Southeast Asian Languages Library Cataloging Tools
Library cataloging of Southeast Asian texts follows two distinct paths, relying on local orthographies within Southeast Asia, and on romanization elsewhere. The SEAcat tools serve three purposes:

 -  assist in generating accurate and consistent Library of Congress romanization from local orthography;
 -  allow searches of romanized records using queries in local orthography, and provide more sophisticated tools for searching SEA records in general;
 -  assess the feasibility of converting existing romanized records back to their original SEA orthographies.

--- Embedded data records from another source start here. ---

<file path="config.mk">
export PLATFORM = sky130hd
export DESIGN_NAME = sipo_latched_reg
export DESIGN_NICKNAME = d
export VERILOG_FILES = /design/src/rtl/sipo_pkg.sv /design/src/rtl/sipo_rise_det.sv /design/src/rtl/sipo_stage_chain.sv /design/src/rtl/sipo_hold_buf.sv /design/src/rtl/sipo_latched_reg.sv
export SDC_FILE = /design/constraint.sdc
export NUM_CORES = 1
export LEC_CHECK = 0
export ABC_AREA = 0
export BUFFER_PORTS_ARGS = -buffer_cell sky130_fd_sc_hd__buf_4
export CORE_MARGIN = 2
export CORE_UTILIZATION = 53
export CTS_CLUSTER_SIZE = 16
export DETAILED_ROUTE_END_ITERATION = 10
export PLACE_DENSITY = 0.88
export SKIP_LAST_GASP = 1
export SLEW_MARGIN = 20
export SYNTH_ARGS = -nofsm -noshare
export SYNTH_HDL_FRONTEND = slang
export SYNTH_SLANG_ARGS = --single-unit
</file>
<file path="constraint.sdc">
create_clock -name clk -period 2.65 [get_ports clk]
set_input_delay 0.265 -clock clk [delete_from_list [all_inputs] [get_ports clk]]
set_output_delay 0.265 -clock clk [all_outputs]
set_load 0.02 [all_outputs]
</file>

About Library of Congress Romanization
The most widely used (and in many instances, required) approach to romanization is the system approved by the US Library of Congress and American Library Association, and published as the ALA-LC Romanization Tables: Transliteration Schemes for Non-Roman Scripts (1997).  Scans of most pages are available at www.loc.gov/catdir/cpso/roman.html, and copies of mainland SEA sections are linked on the left.

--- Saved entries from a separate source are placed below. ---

**config.mk**
```make
export PLATFORM = sky130hd
export DESIGN_NAME = srx_core
export DESIGN_NICKNAME = d
export VERILOG_FILES = /design/src/rtl/srx_pkg.sv /design/src/rtl/srx_sync_edge.sv /design/src/rtl/srx_sclk_gen.sv /design/src/rtl/srx_shifter.sv /design/src/rtl/srx_core.sv
export SDC_FILE = /design/constraint.sdc
export NUM_CORES = 1
export LEC_CHECK = 0
export BUFFER_PORTS_ARGS = -buffer_cell sky130_fd_sc_hd__buf_4
export CAP_MARGIN = 20
export CORE_MARGIN = 1
export CORE_UTILIZATION = 38
export DETAILED_ROUTE_END_ITERATION = 10
export GPL_ROUTABILITY_DRIVEN = 0
export SETUP_SLACK_MARGIN = 0.1
export SYNTH_ARGS = -nofsm -noshare
export SYNTH_HDL_FRONTEND = slang
export SYNTH_SLANG_ARGS = --single-unit
```
**constraint.sdc**
```tcl
create_clock -name clk -period 3.3 [get_ports clk]
set_input_delay 0.33 -clock clk [delete_from_list [all_inputs] [get_ports clk]]
set_output_delay 0.33 -clock clk [all_outputs]
set_load 0.1 [all_outputs]
```
**src/rtl/srx_pkg.sv**
```systemverilog
package srx_pkg;
  typedef enum logic {
    SRC_INT = 1'b0,
    SRC_EXT = 1'b1
  } clk_src_e;
endpackage

```
**src/rtl/srx_sync_edge.sv**
```systemverilog
module srx_sync_edge #(
  parameter int STAGES = 2
) (
  input  logic clk,
  input  logic rst_n,
  input  logic d,
  output logic q,
  output logic rise
);
  logic [STAGES-1:0] chain;
  logic              q_prev;

  always_ff @(posedge clk or negedge rst_n) begin
    if (!rst_n) begin
      chain  <= '0;
      q_prev <= 1'b0;
    end else begin
      chain  <= {chain[STAGES-2:0], d};
      q_prev <= chain[STAGES-1];
    end
  end

  assign q    = chain[STAGES-1];
  assign rise = chain[STAGES-1] & ~q_prev;
endmodule

```
**src/rtl/srx_sclk_gen.sv**
```systemverilog
module srx_sclk_gen #(
  parameter int DIV_W = 8
) (
  input  logic             clk,
  input  logic             rst_n,
  input  logic             run,
  input  logic [DIV_W-1:0] div,
  output logic             sclk,
  output logic             sample
);
  logic [DIV_W-1:0] cnt;
  logic             tick;

  assign tick   = run && (cnt == div);
  // a sample coincides with the rising transition of the output clock
  assign sample = tick && !sclk;

  always_ff @(posedge clk or negedge rst_n) begin
    if (!rst_n) begin
      cnt  <= '0;
      sclk <= 1'b1;
    end else if (!run) begin
      cnt  <= '0;
      sclk <= 1'b1;
    end else if (tick) begin
      cnt  <= '0;
      sclk <= ~sclk;
    end else begin
      cnt  <= cnt + 1'b1;
    end
  end
endmodule

```
**src/rtl/srx_shifter.sv**
```systemverilog
module srx_shifter #(
  parameter int DATA_W = 8,
  localparam int IDX_W = $clog2(DATA_W)
) (
  input  logic              clk,
  input  logic              rst_n,
  input  logic              clr,
  input  logic              shift_en,
  input  logic              din,
  output logic [DATA_W-1:0] word_next,
  output logic [IDX_W-1:0]  bit_idx,
  output logic              done
);
  logic [DATA_W-1:0] shreg;

  assign word_next = {din, shreg[DATA_W-1:1]};
  assign done      = shift_en && (bit_idx == IDX_W'(DATA_W-1));

  always_ff @(posedge clk or negedge rst_n) begin
    if (!rst_n) begin
      shreg   <= '0;
      bit_idx <= '0;
    end else if (clr) begin
      shreg   <= '0;
      bit_idx <= '0;
    end else if (shift_en) begin
      shreg   <= word_next;
      bit_idx <= done ? '0 : bit_idx + 1'b1;
    end
  end
endmodule

```
**src/rtl/srx_core.sv**
```systemverilog
module srx_core
  import srx_pkg::*;
#(
  parameter int DATA_W = 8,
  parameter int DIV_W  = 8,
  parameter int SYNC_STAGES = 2,
  localparam int IDX_W = $clog2(DATA_W)
) (
  input  logic              clk,
  input  logic              rst_n,
  input  logic              clk_src_ext,
  input  logic [DIV_W-1:0]  div,
  input  logic              rx_en,
  input  logic              rx_abort,
  input  logic              sclk_i,
  input  logic              sdi,
  output logic              sclk_o,
  output logic [DATA_W-1:0] rx_data,
  output logic              rx_valid,
  input  logic              rx_ready,
  output logic              rx_irq,
  output logic              rx_busy
);
  clk_src_e          src, src_q;
  logic              en_q, start, mode_chg;
  logic              sclk_s, ext_rise, sdi_s, sdi_rise;
  logic              int_run, int_sample, sample;
  logic [DATA_W-1:0] word_next;
  logic [IDX_W-1:0]  bit_idx;
  logic              done;
  logic              mid_frame;

  assign src       = clk_src_e'(clk_src_ext);
  assign start     = rx_en && !en_q;
  assign mode_chg  = (src != src_q);
  assign mid_frame = (bit_idx != '0);

  always_ff @(posedge clk or negedge rst_n) begin
    if (!rst_n) begin
      src_q <= SRC_INT;
      en_q  <= 1'b0;
    end else begin
      src_q <= src;
      en_q  <= rx_en;
    end
  end

  srx_sync_edge #(.STAGES(SYNC_STAGES)) u_sclk_sync (
    .clk(clk), .rst_n(rst_n), .d(sclk_i), .q(sclk_s), .rise(ext_rise)
  );

  srx_sync_edge #(.STAGES(SYNC_STAGES)) u_sdi_sync (
    .clk(clk), .rst_n(rst_n), .d(sdi), .q(sdi_s), .rise(sdi_rise)
  );

  // internal clock parks whenever a byte waits for the host
  assign int_run = rx_busy && (src == SRC_INT) && !rx_valid && !rx_abort
                   && (rx_en || mid_frame);

  srx_sclk_gen #(.DIV_W(DIV_W)) u_sclk_gen (
    .clk(clk), .rst_n(rst_n), .run(int_run), .div(div),
    .sclk(sclk_o), .sample(int_sample)
  );

  always_comb begin
    sample = 1'b0;
    if (rx_busy && !rx_abort) begin
      if (src == SRC_EXT) sample = ext_rise;
      else                sample = int_sample;
    end
  end

  srx_shifter #(.DATA_W(DATA_W)) u_shifter (
    .clk(clk), .rst_n(rst_n), .clr(!rx_busy || rx_abort),
    .shift_en(sample), .din(sdi_s),
    .word_next(word_next), .bit_idx(bit_idx), .done(done)
  );

  always_ff @(posedge clk or negedge rst_n) begin
    if (!rst_n) begin
      rx_busy <= 1'b0;
    end else if (rx_abort) begin
      rx_busy <= 1'b0;
    end else if (!rx_busy && start) begin
      rx_busy <= 1'b1;
    end else if (rx_busy && !rx_en && !mid_frame && !sample) begin
      rx_busy <= 1'b0;
    end
  end

  always_ff @(posedge clk or negedge rst_n) begin
    if (!rst_n) begin
      rx_data  <= '0;
      rx_valid <= 1'b0;
      rx_irq   <= 1'b0;
    end else begin
      rx_irq <= done && !mode_chg;
      if (mode_chg) begin
        rx_data  <= '0;
        rx_valid <= 1'b0;
      end else if (done) begin
        rx_data  <= word_next;
        rx_valid <= 1'b1;
      end else if (rx_valid && rx_ready) begin
        rx_valid <= 1'b0;
      end
    end
  end

  logic unused_ok;
  assign unused_ok = sclk_s ^ sdi_rise;
endmodule

```
==> flow_summary.yaml <==
run_status:
  outcome: "finished, violations left"
  violations: "negative hold slack"
synthesis:
  syn_avg_cell_area_um2: 10.0
  synth_ff_type: "dfrtp_1"
  yosysMostFrequentCell: "dfrtp_1"
  syn_inst: 203
  ys_seq_elements: 37
  synth_commonest_cells: "dfrtp_1, nand2_1, nand3_1, xnor2_1"
  synth_seq_area_share_pct: 45.6
  async_flop_share_pct: 100
  yosysWarnings: 0
  yosys.area.top_type_share_pct: 44.3
  synth_nets: 223
  ys_top_cells_by_area: "dfrtp_1, nand2_1, xnor2_1"
  synth.cell_area_um2: 2030
  synth_edf_count: 0
  synth_cell_types: 43
  yosysTopAreaCell: "dfrtp_1"
sta:
  fin_setup_tns_ps: 0
  post-route-period-util_pct: 74.1
  max_freq_ghz: 0.409
  tightest_slew_ps: 783
  fin_ws_ps: 855
  period_needed_ps: 2440
  finalMaxSlewViolations: 0
  finalSetupViolCount: 0
  skew_ps: 7.16
  max_slew_margin_pct: 47.7
  finalHoldViolations: 20
  grt_setup_unrepaired: "no"
  holdWs_ps: -12.2
clocking:
  cts_tree: "yes"
  cts_resized: 0
  cts_setup_buffers: 0
  cts.sinks: 37
  numCtsBuffers: 5
  clk_latency_ps: 290
  htreeDepth: 2
  max-clock-path-buffers: 2
  cts_root_buf: "clkbuf_8"
  ctsHoldBuffers: 0
  path_clk_slew_ps: 80
grt:
  groute.usage.overall_pct: 16.9
  gr-total-overflow: 0
  grt_max_degree: 38
  grt_pass1_wl_mm: 7.13
  grt_pass1_vias: 1475
  antenna_found_initial: 0
placement:
  hpwl_mm: 2.81
  portBuffers: 27
  pre_cts_ws_ps: 785
  place_inst: 289
finish:
  antenna_cells: 0
  layout.nets: 246
  final_cells: 297
  area_growth_pct: 16.0
  drive_gt1_share_pct: 21.6
setup_path:
  path_cells: "or4b_4 > or3_1 > o311a_4 > a221o_1"
  crit_path_max_incr_delay_ps: 570
  arrival_ps: 2630
  r2r-start: "rx_valid"
  required_ps: 3480
  startpoint_type: "flip-flop"
  crit_slowest_cell: "or3_1"
  r2r_end: "rx_data[3]"
  r2r_cells: 4
  crit_type: "flip-flop to flip-flop"
  crit_fanout: 17
  cp-end-kind: "flip-flop"
  cp-endpoint: "rx_data[3]"
  reg2reg_slack_ps: 860
  startpoint: "rx_valid"
detailed_routing:
  drt_iter0_drc: 119
  final_antenna_net_count: 0
  drc_errors: 0
  viasPerCell: 5.46
  wl_mm: 4.24
  dr.max_layer_used: "met4"
  dr_total_vias: 1622
  dr_wl_met2_mm: 1.90
  wl_met3_um: 130
  wl_met1_mm: 2.12
  routedWlPerCell_um: 14.3
  drtPass1Iterations: 4
job:
  cap_violations: 0
die:
  initial_core_util_pct: 39.6
  coreArea_um2: 5140
  pin_count: 28
  core.rowCount: 26
  die_w_um: 75.2
  die-area_um2: 5650
  die_h_um: 75.2
power:
  peakVddDrop_mv: 0.216
  p_leak_nw: 1.05
  p_per_area_nw_per_um2: 378
min_path:
  hold_path_class: "primary input to asynchronous set/reset pin"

    Unfortunately, as defined for the mainland SEA writing systems, the ALA-LC system has serious shortcomings.  First, although all four writing systems are based on the same underlying Indic script design, the ALA-LC romanization is not.   Although there is some overlap, different symbols are used for each SEA orthography; e.g. vs ng, or œ vs oe.  This has undermined the development of regional tools and expertise.

    Secondly, by design, the romanization is neither strictly phonetic nor orthographic.   It is extremely difficult to read sensibly (for example, the Lao and Thai systems do not indicate tone).  This is not a problem as long as the ALA-LC romanization is used for its intended purpose as a convenient notation for cataloging. 

    However, complex implementation rules undermine the system.  Thai has more than a dozen pages of rules that determine when and where words should be divided, as though the cataloging information were going to be read like ordinary text.  These rules do little to make the text more understandable; rather, they create countless opportunities for inconsistent cataloging.  In the end, the system is neither readable nor reliable.

    The best solution will be to revert catalog entries back to the original Southeast Asian orthographies.  This cannot be done automatically, because ALA-LC romanization is a lossy, many-to-one system.  On the other hand, we can develop tools that can greatly improve the productivity of human back-translation. 
             
The SEAlang SEAcat Tools have been thoroughly tested with Firefox 1.5 (Windows XP and Linux 2.6.14), Netscape 7.2 (Windows XP), and Safari 2.0 (Apple OSX 10.4).  Browswers that do not comply with W3C standards (in particular, Microsoft Internet Explorer) are not supported, and the Library resources will not display properly with them.